Que experiência retiraram do hospital Amadora-Sintra? Que é necessário uma colaboração estreita entre as autoridades de saúde e o parceiro privado e de alguma forma esse ensinamento que colhemos foi também o ensinamento que o Estado recolheu, penso que estamos a dar passos significativos.Um hospital é um edifício e uma instituição muito complexa e quem o faz são as pessoas, portanto é preciso incentivar as pessoas, é preciso criar uma cultura e uma dinâmica de projecto, criar maior eficiência na utilização dos recursos do hospital.

Como está a decorrer a construção do novo hospital de Braga? O projecto do hospital de Braga é um projecto de mudança significativo que iniciamos em Setembro. Estamos neste momento a construir o hospital, as obras estão a decorrer a bom ritmo e portanto pensamos transferir a actividade para o novo hospital em Maio de 2011. Neste momento estamos no hospital actual já a gerir, mas com vista a mudar toda a actividade em Maio do próximo ano.

Como foi possível reduzir os custos e que implicações teve isto no contrato com o Estado? Contamos com um novo edifício em que as pessoas tenham melhores condições de acesso ao hospital. E com as melhores condições queremos que as pessoas esperem menos, que hajam menos listas de espera e com isso ter maior produtividade e eficiência no aproveitamento dos custos. Estes são os pilares do projecto que temos pela frente.

Como está a ser feita transferência, vão ter de contratar mais profissionais, que custo terá essa mudança? Temos um contrato muito completo com o Estado, com a ARS Norte e em que estão tipificadas todas as medidas de acompanhamento e enfim não é uma resposta que lhe conseguir dar. Neste momento já contratamos mais de 100 novos colaboradores, pois foi preciso fazer ajustamentos à equipa e neste momento só posso lhe dizer isso.

Outro dos concursos que ganharam foi a construção e gestão do futuro hospital de Vila Franca de Xira. Em que ponto está a negociação com o Estado?Estamos numa fase de negociação. Não tenho previsões estamos a trabalhar afincadamente com a comissão de avaliação de propostas para que o projecto chegue ao seu término.

Negócio

Quais são as apostas de futuro do grupo?Nós temos um plano de investimentos importante e agressivo, depois destes investimentos em Portugal e em Espanha, o nosso objectivo é rentabilizar os investimentos que temos feito. Ou seja, temos aqui um momento em que vamos dirigir os investimentos que fizemos até a data.Temos em curso o hospital Cuf Porto e essa é a nossa prioridade para 2010. Este vai ser um hospital de grande dimensão com 150 camas, 8 salas de bloco operatório, cerca de 60 gabinetes de consulta. O processo terminará com abertura em pleno em Setembro.Temos também o projecto de transição do hospital de Braga até ao próximo ano.Vamos estar a consolidar os investimentos que fizemos e a permitir que os projectos cheguem à sua maturidade. Um hospital para chegar a sua maturidade demora sempre dois três anos e nós precisamos desse tempo para consolidar o nosso projecto.

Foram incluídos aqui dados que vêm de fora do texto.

==> src/rtl/spi_flag_pkg.sv <==
package spi_flag_pkg;
  localparam logic [1:0] A_TXD  = 2'd0;
  localparam logic [1:0] A_RXD  = 2'd1;
  localparam logic [1:0] A_FLAG = 2'd2;
  localparam logic [1:0] A_IEN  = 2'd3;

  localparam int FB_TXE  = 0;
  localparam int FB_RXF  = 1;
  localparam int FB_OVR  = 2;
  localparam int FB_STAT = 3;

  localparam int IEN_W   = 2;
endpackage

==> src/rtl/spi_sync.sv <==
module spi_sync #(
  parameter int          W       = 3,
  parameter int          STAGES  = 2,
  parameter logic [W-1:0] RST_VAL = '0
) (
  input  logic         clk,
  input  logic         rst_n,
  input  logic [W-1:0] d,
  output logic [W-1:0] q
);
  logic [W-1:0] stg_q [STAGES];

  for (genvar s = 0; s < STAGES; s++) begin : g_stage
    logic [W-1:0] stg_n;
    if (s == 0) begin : g_first
      always_comb stg_n = d;
    end else begin : g_rest
      always_comb stg_n = stg_q[s-1];
    end
    always_ff @(posedge clk or negedge rst_n) begin
      if (!rst_n) stg_q[s] <= RST_VAL;
      else        stg_q[s] <= stg_n;
    end
  end

  assign q = stg_q[STAGES-1];
endmodule

==> src/rtl/spi_bit_engine.sv <==
module spi_bit_engine #(
  parameter int DW      = 8,
  parameter int CLK_DIV = 4
) (
  input  logic          clk,
  input  logic          rst_n,
  input  logic          master,
  input  logic          tx_valid,
  input  logic [DW-1:0] tx_data,
  input  logic          sdi_m,
  input  logic          sdi_s,
  input  logic          sclk_rise,
  input  logic          sclk_fall,
  input  logic          sel_act,
  input  logic          sel_start,
  output logic          tx_take,
  output logic          bit_stb,
  output logic          bit_val,
  output logic          bit_first,
  output logic          byte_stb,
  output logic          busy,
  output logic          sclk_out,
  output logic          sdo
);
  localparam int PW   = (CLK_DIV > 2) ? $clog2(CLK_DIV) : 1;
  localparam int HALF = CLK_DIV / 2;
  localparam int CW   = $clog2(DW);
  localparam logic [PW-1:0] PH_SMP   = PW'(HALF - 1);
  localparam logic [PW-1:0] PH_HI    = PW'(HALF);
  localparam logic [PW-1:0] PH_END   = PW'(CLK_DIV - 1);
  localparam logic [CW-1:0] CNT_LAST = CW'(DW - 1);

  logic          busy_q, busy_n;
  logic [PW-1:0] ph_q, ph_n;
  logic [CW-1:0] cnt_q, cnt_n;
  logic [DW-1:0] tsh_q, tsh_n;
  logic          skip_q, skip_n;
  logic [DW-1:0] reload;

  assign reload = tx_valid ? tx_data : '0;

  always_comb begin
    busy_n    = busy_q;
    ph_n      = ph_q;
    cnt_n     = cnt_q;
    tsh_n     = tsh_q;
    skip_n    = skip_q;
    tx_take   = 1'b0;
    bit_stb   = 1'b0;
    bit_val   = 1'b0;
    bit_first = 1'b0;
    byte_stb  = 1'b0;
    if (master) begin
      skip_n = 1'b0;
      if (!busy_q) begin
        if (tx_valid) begin
          busy_n  = 1'b1;
          tx_take = 1'b1;
          tsh_n   = tx_data;
          ph_n    = '0;
          cnt_n   = '0;
        end
      end else begin
        ph_n = ph_q + 1'b1;
        if (ph_q == PH_SMP) begin
          bit_stb   = 1'b1;
          bit_val   = sdi_m;
          bit_first = (cnt_q == '0);
          byte_stb  = (cnt_q == CNT_LAST);
        end
        if (ph_q == PH_END) begin
          ph_n = '0;
          if (cnt_q == CNT_LAST) begin
            busy_n = 1'b0;
          end else begin
            cnt_n = cnt_q + 1'b1;
            tsh_n = {tsh_q[DW-2:0], 1'b0};
          end
        end
      end
    end else begin
      busy_n = 1'b0;
      ph_n   = '0;
      if (!sel_act) begin
        cnt_n  = '0;
        skip_n = 1'b0;
      end else if (sel_start) begin
        tsh_n   = reload;
        tx_take = tx_valid;
        cnt_n   = '0;
        skip_n  = 1'b0;
      end else if (sclk_rise) begin
        bit_stb   = 1'b1;
        bit_val   = sdi_s;
        bit_first = (cnt_q == '0);
        if (cnt_q == CNT_LAST) begin
          byte_stb = 1'b1;
          cnt_n    = '0;
          tsh_n    = reload;
          tx_take  = tx_valid;
          skip_n   = 1'b1;
        end else begin
          cnt_n = cnt_q + 1'b1;
        end
      end else if (sclk_fall) begin
        if (skip_q) skip_n = 1'b0;
        else        tsh_n  = {tsh_q[DW-2:0], 1'b0};
      end
    end
  end

  always_ff @(posedge clk or negedge rst_n) begin
    if (!rst_n) begin
      busy_q <= 1'b0;
      ph_q   <= '0;
      cnt_q  <= '0;
      tsh_q  <= '0;
      skip_q <= 1'b0;
    end else begin
      busy_q <= busy_n;
      ph_q   <= ph_n;
      cnt_q  <= cnt_n;
      tsh_q  <= tsh_n;
      skip_q <= skip_n;
    end
  end

  assign busy     = busy_q;
  assign sclk_out = master & busy_q & (ph_q >= PH_HI);
  assign sdo      = tsh_q[DW-1];
endmodule

==> src/rtl/spi_rx_path.sv <==
module spi_rx_path #(
  parameter int DW = 8
) (
  input  logic          clk,
  input  logic          rst_n,
  input  logic          bit_stb,
  input  logic          bit_val,
  input  logic          bit_first,
  input  logic          byte_stb,
  input  logic          rd_rx,
  input  logic          clr_full,
  input  logic          clr_ovr,
  input  logic          ien_full,
  input  logic          ien_err,
  output logic [DW-1:0] rx_buf,
  output logic          rx_full,
  output logic          rx_hold,
  output logic          ovr,
  output logic          irq_full,
  output logic          irq_err
);
  logic [DW-1:0] sh_q, sh_n, buf_q, buf_n;
  logic          full_q, full_n, hold_q, hold_n, ovr_q, ovr_n;
  logic          set_full, set_err, irqf_q, irqe_q;

  always_comb begin
    sh_n     = bit_stb ? {sh_q[DW-2:0], bit_val} : sh_q;
    buf_n    = buf_q;
    full_n   = full_q;
    hold_n   = hold_q;
    ovr_n    = ovr_q;
    set_full = 1'b0;
    set_err  = 1'b0;
    if (rd_rx) begin
      if (hold_q) begin
        buf_n    = sh_q;
        full_n   = 1'b1;
        hold_n   = 1'b0;
        set_full = 1'b1;
      end else begin
        full_n = 1'b0;
      end
    end
    if (clr_full) full_n = 1'b0;
    if (clr_ovr)  ovr_n  = 1'b0;
    if (bit_stb && bit_first && hold_q) begin
      ovr_n   = 1'b1;
      set_err = 1'b1;
    end
    if (byte_stb) begin
      if (!full_n) begin
        buf_n    = sh_n;
        full_n   = 1'b1;
        hold_n   = 1'b0;
        set_full = 1'b1;
      end else begin
        hold_n = 1'b1;
      end
    end
  end

  always_ff @(posedge clk or negedge rst_n) begin
    if (!rst_n) begin
      sh_q   <= '0;
      buf_q  <= '0;
      full_q <= 1'b0;
      hold_q <= 1'b0;
      ovr_q  <= 1'b0;
      irqf_q <= 1'b0;
      irqe_q <= 1'b0;
    end else begin
      sh_q   <= sh_n;
      buf_q  <= buf_n;
      full_q <= full_n;
      hold_q <= hold_n;
      ovr_q  <= ovr_n;
      irqf_q <= set_full & ien_full;
      irqe_q <= set_err & ien_err;
    end
  end

  assign rx_buf   = buf_q;
  assign rx_full  = full_q;
  assign rx_hold  = hold_q;
  assign ovr      = ovr_q;
  assign irq_full = irqf_q;
  assign irq_err  = irqe_q;
endmodule

==> src/rtl/spi_flag_ctrl.sv <==
module spi_flag_ctrl
  import spi_flag_pkg::*;
#(
  parameter int DATA_W      = 8,
  parameter int CLK_DIV     = 4,
  parameter int SYNC_STAGES = 2
) (
  input  logic              clk,
  input  logic              rst_n,
  input  logic              mode_master,
  input  logic [1:0]        reg_addr,
  input  logic              reg_wr,
  input  logic              reg_rd,
  input  logic [DATA_W-1:0] reg_wdata,
  output logic [DATA_W-1:0] reg_rdata,
  input  logic              sclk_in,
  input  logic              sel_n_in,
  input  logic              sdi,
  output logic              sclk_out,
  output logic              sdo,
  output logic              irq_rx_full,
  output logic              irq_rx_err
);
  localparam int PAD_W = DATA_W - 4;
  localparam int SYN_W = 3;
  localparam logic [SYN_W-1:0] SYN_RST = 3'b010;

  // reset: asynchronous assert, synchronous release
  logic rst_m_q, rst_s_q, rst_n_i;
  always_ff @(posedge clk or negedge rst_n) begin
    if (!rst_n) begin
      rst_m_q <= 1'b0;
      rst_s_q <= 1'b0;
    end else begin
      rst_m_q <= 1'b1;
      rst_s_q <= rst_m_q;
    end
  end
  assign rst_n_i = rst_s_q;

  // slave-side pins: {sdi, sel_n, sclk}
  logic [SYN_W-1:0] syn_q;
  spi_sync #(.W(SYN_W), .STAGES(SYNC_STAGES), .RST_VAL(SYN_RST)) u_sync (
    .clk(clk), .rst_n(rst_n_i), .d({sdi, sel_n_in, sclk_in}), .q(syn_q)
  );

  logic sclk_d_q, sel_act_d_q, sel_act;
  logic sclk_rise, sclk_fall, sel_start;
  assign sel_act   = ~syn_q[1];
  assign sclk_rise = syn_q[0] & ~sclk_d_q;
  assign sclk_fall = ~syn_q[0] & sclk_d_q;
  assign sel_start = sel_act & ~sel_act_d_q;

  // register decode
  logic wr_txd, wr_flag, wr_ien, rd_rxd;
  assign wr_txd  = reg_wr & (reg_addr == A_TXD);
  assign wr_flag = reg_wr & (reg_addr == A_FLAG);
  assign wr_ien  = reg_wr & (reg_addr == A_IEN);
  assign rd_rxd  = reg_rd & (reg_addr == A_RXD);

  logic [DATA_W-1:0] txd_q, txd_n;
  logic              txv_q, txv_n, txe_q, txe_n;
  logic [IEN_W-1:0]  ien_q, ien_n;

  logic tx_take, bit_stb, bit_val, bit_first, byte_stb, eng_busy;
  logic [DATA_W-1:0] rx_buf;
  logic rx_full, rx_hold, ovr_flag;

  spi_bit_engine #(.DW(DATA_W), .CLK_DIV(CLK_DIV)) u_eng (
    .clk(clk), .rst_n(rst_n_i), .master(mode_master),
    .tx_valid(txv_q), .tx_data(txd_q),
    .sdi_m(sdi), .sdi_s(syn_q[2]),
    .sclk_rise(sclk_rise), .sclk_fall(sclk_fall),
    .sel_act(sel_act), .sel_start(sel_start),
    .tx_take(tx_take), .bit_stb(bit_stb), .bit_val(bit_val),
    .bit_first(bit_first), .byte_stb(byte_stb), .busy(eng_busy),
    .sclk_out(sclk_out), .sdo(sdo)
  );

  spi_rx_path #(.DW(DATA_W)) u_rx (
    .clk(clk), .rst_n(rst_n_i),
    .bit_stb(bit_stb), .bit_val(bit_val), .bit_first(bit_first),
    .byte_stb(byte_stb), .rd_rx(rd_rxd),
    .clr_full(wr_flag & reg_wdata[FB_RXF]),
    .clr_ovr(wr_flag & reg_wdata[FB_OVR]),
    .ien_full(ien_q[0]), .ien_err(ien_q[1]),
    .rx_buf(rx_buf), .rx_full(rx_full), .rx_hold(rx_hold), .ovr(ovr_flag),
    .irq_full(irq_rx_full), .irq_err(irq_rx_err)
  );

  always_comb begin
    txd_n = txd_q;
    txv_n = txv_q;
    txe_n = txe_q;
    ien_n = ien_q;
    if (tx_take) begin
      txv_n = 1'b0;
      txe_n = 1'b1;
    end
    if (wr_txd) begin
      txd_n = reg_wdata;
      txv_n = 1'b1;
      txe_n = 1'b0;
    end
    if (wr_flag && reg_wdata[FB_TXE]) txe_n = 1'b0;
    if (wr_ien) ien_n = reg_wdata[IEN_W-1:0];
  end

  always_ff @(posedge clk or negedge rst_n_i) begin
    if (!rst_n_i) begin
      txd_q       <= '0;
      txv_q       <= 1'b0;
      txe_q       <= 1'b0;
      ien_q       <= '0;
      sclk_d_q    <= 1'b0;
      sel_act_d_q <= 1'b0;
    end else begin
      txd_q       <= txd_n;
      txv_q       <= txv_n;
      txe_q       <= txe_n;
      ien_q       <= ien_n;
      sclk_d_q    <= syn_q[0];
      sel_act_d_q <= sel_act;
    end
  end

  logic              stat_bit;
  logic [DATA_W-1:0] flags;
  assign stat_bit = mode_master ? eng_busy : syn_q[1];
  assign flags    = {{PAD_W{1'b0}}, stat_bit, ovr_flag, rx_full, txe_q};

  always_comb begin
    reg_rdata = '0;
    if (reg_rd) begin
      case (reg_addr)
        A_RXD:   reg_rdata = rx_buf;
        A_FLAG:  reg_rdata = flags;
        A_IEN:   reg_rdata = {{(DATA_W-IEN_W){1'b0}}, ien_q};
        default: reg_rdata = '0;
      endcase
    end
  end
endmodule

==> config.mk <==
export PLATFORM = sky130hd
export DESIGN_NAME = spi_flag_ctrl
export DESIGN_NICKNAME = d
export VERILOG_FILES = /design/src/rtl/spi_flag_pkg.sv /design/src/rtl/spi_sync.sv /design/src/rtl/spi_bit_engine.sv /design/src/rtl/spi_rx_path.sv /design/src/rtl/spi_flag_ctrl.sv
export SDC_FILE = /design/constraint.sdc
export NUM_CORES = 1
export LEC_CHECK = 0
export ABC_AREA = 1
export BUFFER_PORTS_ARGS = -buffer_cell sky130_fd_sc_hd__clkbuf_2
export CORE_MARGIN = 5
export CORE_UTILIZATION = 59
export DETAILED_ROUTE_END_ITERATION = 8
export PLACE_DENSITY = 0.85
export SYNTH_ARGS = -nofsm -noshare
export SYNTH_HDL_FRONTEND = slang
export SYNTH_SLANG_ARGS = --single-unit
==> constraint.sdc <==
create_clock -name clk -period 1.9 [get_ports clk]
set_input_delay 0.095 -clock clk [delete_from_list [all_inputs] [get_ports clk]]
set_output_delay 0.095 -clock clk [all_outputs]
set_load 0.01 [all_outputs]
[Yosys cells after proc, flatten, opt, wreduce, memory -nomap -nowiden]
Cells that the tools add are included.
Storage, ports and cells
  flip-flop bits (word level): 58
  latch bits: 0
  RAM bits: 0
  bits in read-only memories: 0
  input port bits: 18
  output and inout bits: 12
  memories kept: 0
Cells by class
  add/sub/neg operators: 2
  multiply operators: 0
  divide/modulo/power cells: 0
  $lt $le $gt $ge: 1
  equality and inequality tests: 13
  shifts and indexed selects: 0
  muxes and demuxes: 93
  bitwise operators: 17
  reductions and logical operators: 15
Operators with widths (count)
  8-bit two-way mux: 18
  1-bit two-way mux: 61
  3-bit two-way mux: 9
  8-bit case mux with 3 select lines: 1
  1-bit bitwise AND: 13
  2-bit two-way mux: 4
  4-bit nonzero test: 2
  7-bit AND reduction: 1
  2-bit equality test (second input constant): 3
  3-bit inequality test (second input constant): 2
  2-bit nonzero test: 3
  5-bit by 2-bit inequality test with 1-bit output (second input constant): 1
  5-bit nonzero test: 1
  2-bit by 1-bit equality test with 1-bit output (second input constant): 2
  4-bit by 2-bit inequality test with 1-bit output (second input constant): 1
  4-bit inequality test (second input constant): 1
  1-bit NOT: 4
  4-bit AND reduction: 1
  3-bit by 1-bit adder with 3-bit output (second input constant): 1
  3-bit equality test (second input constant): 1
  1-bit logical AND: 3
  3-bit zero test: 1
  3-bit by 1-bit inequality test with 1-bit output (second input constant): 1
  3-bit nonzero test: 1
  5 further kinds: 5

[Depth between registers and ports, before layout]
  depth in word-level cells: 10
  gate-level depth with buffers: 10
  depth with buffers taken out: 10

[Modules after synthesis]
Synthesis repeated with hierarchy kept, for this count alone.
Unflattened totals
  cells, all modules: 394
  area, all modules: 3055.4 µm²
By module, submodules not included
  spi_bit_engine: times used 1, cells each 178, area each 1149.9 µm²
  spi_rx_path: times used 1, cells each 112, area each 918.4 µm²
  spi_flag_ctrl: times used 1, cells each 98, area each 834.6 µm²
  spi_sync: times used 1, cells each 6, area each 152.6 µm²

[Least setup slack after synthesis]
Ideal clock, no wire load.
  kind: reg-to-reg
  from: register u_eng.cnt_q[0]
  to: register u_eng.tsh_q[0]
  data arrival time: 1473 ps
  data required time: 1783 ps
  setup slack: 311 ps
  stages on the path, launching flop included: 9
  path buffers: 0
  clock period less this slack: 1589 ps
  cell sequence: dfrtp_1 > ha_1 > ha_1 > inv_1 > a21oi_1 > nor2_2 > nand4_2 > nand2_1 > nand2_1
Between the ends
  cells in the longest elaborated chain, start to end: 3
Ends and longest elaborated chain
  start, declared: RTL line spi_bit_engine.sv:35  | logic [CW-1:0] cnt_q, cnt_n;
  start signal, assigned: RTL line spi_bit_engine.sv:122  | cnt_q <= cnt_n;
  3-bit equality test (*): RTL line spi_bit_engine.sv:73, spi_bit_engine.sv:96
  4-bit by 2-bit inequality test with 1-bit output (no source line) or 3-bit inequality test (tied branches)
  7-bit AND reduction (no source line) (*)
  end signal, assigned: RTL line spi_bit_engine.sv:123  | tsh_q <= tsh_n;
  end, declared: RTL line spi_bit_engine.sv:36  | logic [DW-1:0] tsh_q, tsh_n;
Every way passes the cells marked *; elsewhere a longest branch is shown, timed or not.
A chain may end at the register's enable or synchronous reset.

[Worst setup path after layout]
  from: register u_eng.cnt_q[0]
  to: register u_eng.cnt_q[0]
Between the ends
  cells in the longest elaborated chain, start to end: 6
Ends and longest elaborated chain
  3-bit by 1-bit adder with 3-bit output or 3-bit equality test (tied branches)
  3-bit two-way mux: RTL line spi_bit_engine.sv:96  | if (cnt_q == CNT_LAST) begin
  3-bit two-way mux: RTL line spi_bit_engine.sv:92  | end else if (sclk_rise) begin
  3-bit two-way mux: RTL line spi_bit_engine.sv:87  | end else if (sel_start) begin
  3-bit two-way mux: RTL line spi_bit_engine.sv:84  | if (!sel_act) begin
  3-bit two-way mux: RTL line spi_bit_engine.sv:53  | if (master) begin
Several ways; a longest one is shown, not always the timed one. The select of a mux whose other input is x is not followed.

==> reports/metrics.cfg <==
[status]
status = finished clean

[layout]
final_net_count = 436
drive_above_1_share = 0.216
antennaDiodeCount = 0
syn_to_final_growth_pct = 19.2

[clocking]
cts_tree = yes
cts-root-buf = clkbuf_8
postCtsResizedCells = 0
cts_setup_buffers = 0
clock_sinks = 58
clock_path_buffers = 2
clkTransAtPathRegs_ps = 60
clk_latency_ps = 340
cts_htree_levels = 3
numCtsBuffers = 9

[placement]
io_buffers = 29
hpwl_mm = 4.70
gp_congestion = 0.867

[grt]
grt_usage = 0.234
first_global_vias = 2539
busiest_layer = met2
overflow = 0
use_met3 = 0.0787
grt_use_met2 = 0.390
use_met1 = 0.281
grt_pass1_wl_mm = 11.6
grt_max_degree = 38
antenna_found_initial = 0

[pwr]
leakage_uw = 0.00195
ir_drop_v = 0.000598
powerDensity_mw_per_mm2 = 1110

[logic_synthesis]
yosysSeqAreaShare = 0.484
synth_commonest_cells = nand2_1, dfrtp_1, inv_1
synth_area_leaders = dfrtp_1, nand2_1, nand3_1
synth_edf_count = 0
syn_area_per_cell_um2 = 8.21
synth_top_area_cell = dfrtp_1
synth_area_mm2 = 0.00301
yosys_warnings = 0
syn-num-nets = 390
yosysTopAreaCellShare = 0.466
synth-async-reset-ratio = 1.00
synthCells = 366
synth.most_common_cell = nand2_1
synth_cell_types = 33
synth-main-ff-cell = dfrtp_1
ys_seq_elements = 58

[floorplanning]
dieHeight_um = 81.4
dieArea_mm2 = 0.00662
start_util = 0.596
die_w_um = 81.4
pin_count = 30
coreArea_mm2 = 0.00504
num_rows = 26

[sta]
fmax_mhz = 589
clock_skew_ps = 8.14
hold_slack_ps = 27.5
hold_violations = 0
period_share = 0.894
tns_ps = 0
rsz0062_at_grt = false
slew_viol_final = 0
setup_viol = 0
final.min_clock_period_ps = 1700

[critical_path]
critPathSlowestCell = dfrtp_1
critPathLaunchType = flop
path_cells = ha_1, ha_1, inv_1, a21oi_1, nor3_2, nand3_1, o21ai_0
timing.critical_path.mode_cell = ha_1
crit_type = reg -> reg
max_stage_delay_ps = 390
endpoint_kind = flop
critPathBufInv = 1
critPathMaxFanout = 6
critPathTopFamily = simple AND/OR/NAND/NOR gates
timing.critical_path.required_ps = 2150
cp.arrival_ps = 1950

[hold_path]
hold_class = in -> reg

[routing]
dr.pass1.iters = 4
num_vias = 2522
drcViolationCount = 0
avgRoutedWirePerCell_um = 13.4
via_per_inst = 5.18
antenna_left = 0
routed_wirelength_mm = 6.55
first_iter_violations = 157

[flow_run]
maxCapViolations = 0

==> stage by stage <==
stage / utilization / total power [µW] / cells / setup slack, ps / instance area (µm²)
after floorplan: - / 2290 / 366 / 169 / 3010
after CTS: 0.710 / 4000 / 487 / 219 / 3580
after global placement: 0.640 / 2500 / 461 / 313 / 3230
after global routing: 0.710 / 4240 / 487 / 28.8 / 3580
after detailed placement: 0.640 / 2550 / 461 / 240 / 3230
final: 0.710 / 3990 / 487 / 202 / 3580
==> worst register-to-register path, cell delays in order, from the launching register on <==
cell and delay (ps):
dfrtp_1 390, ha_1 200, ha_1 200, inv_1 100, a21oi_1 110, nor3_2 360, nand3_1 140, o21ai_0 110
==> power breakdown <==
part	total [µW]	switching [µW]	internal [µW]
clock	1420	474	943
combinational	876	558	318
sequential	1690	219	1480
==> cell families (layout without fill, tap and decap cells) <==
kind of cell	Yosys count	in the layout	share of synthesized area
AO/OA/AOI/OAI	39	39	0.0783
adder cells (fa/ha/maj)	6	6	0.0250
buffers and inverters	45	96	0.0629
flip-flops	58	58	0.484
other	1	1	0.00125
AND/OR/NAND/NOR	217	217	0.349
==> final cells by class <==
| class | instances | area, µm² |
|---|---|---|
| tap | 70 | 87.6 |
| inverter | 38 | 143 |
| multi-input combinational | 263 | 1360 |
| clock inverter | 4 | 97.6 |
| timing repair buffer | 42 | 280 |
| clock buffer | 12 | 155 |
| fill | 401 | 1460 |
| sequential | 58 | 1460 |
==> state kept, by name, indices dropped and copies added, names as in the netlist, 2 cells and up <==
signal	cells
txd_q	8
u_eng.tsh_q	8
u_rx.rx_buf	8
u_rx.sh_q	8
u_eng.cnt_q	3
u_sync.g_stage.stg_n	3
u_sync.q	3
ien_q	2
u_eng.ph_q	2
==> repair_timing <==
action                                  CTS  global route
endpoints found under the hold margin    11             0
endpoints found under the setup margin    0             0
hold buffers                             10             0
==> placed cells by master (no fill, tap or decap), drive strengths merged <==
cell / synthesis / final
buf: 6 / 3
nand2: 155 / 155
bufinv: 0 / 3
a21boi: 1 / 1
dlygate4sd3: 0 / 10
o21ai: 21 / 21
dfstp: 2 / 2
a22oi: 8 / 8
nor3: 2 / 2
dfrtp: 56 / 56
inv: 38 / 38
ha: 6 / 6
clkinvlp: 0 / 1
a21oi: 7 / 7
nor3b: 1 / 1
nor2: 21 / 21
conb: 1 / 1
clkbuf: 1 / 41
a31oi: 1 / 1
nand4: 6 / 6
nand3: 32 / 32
o22ai: 1 / 1
==> per-layer routing <==
layer / wire [µm] / vias to the layer above
met4: 204 / 0
met3: 242 / 17
met1: 2770 / 1194
met2: 3340 / 47
li1: - / 1264
met5: 0 / -
==> final timing paths <==
path	startpoint	endpoint	slack, ps	cells past startpoint
setup reg to reg	u_eng.cnt_q[0]$_DFFE_PN0P_	u_eng.cnt_q[0]$_DFFE_PN0P_	200	7
hold / removal	reg_wdata[0]	txd_q[0]$_DFFE_PN0P_	30	3
hold reg to reg	rst_n_i$_DFF_PN0_	u_rx.sh_q[4]$_DFF_PN0_	200	0
min in group asynchronous	rst_n	rst_m_q$_DFF_PN0_	70	2
max in group asynchronous	rst_n_i$_DFF_PN0_	u_sync.q[1]$_DFF_PN1_	1100	1
setup / recovery	u_eng.cnt_q[0]$_DFFE_PN0P_	u_eng.cnt_q[0]$_DFFE_PN0P_	200	7
No activity file was read; power rests on OpenSTA's default activity.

É possível num futuro próximo manterem-se o mesmo número de “players” no sector da saúde privada. Poderá haver alguma concentração?Este sector não é diferente dos outros. Todos os sectores passam por fenómenos às vezes de concentração outras vezes de dispersão. São ciclos naturais de todos os sectores. O nosso caminho é de internacionalização e consolidação dos nossos projectos, temos muito trabalho pela frente e por enquanto não estamos a ponderar aquisições em Portugal.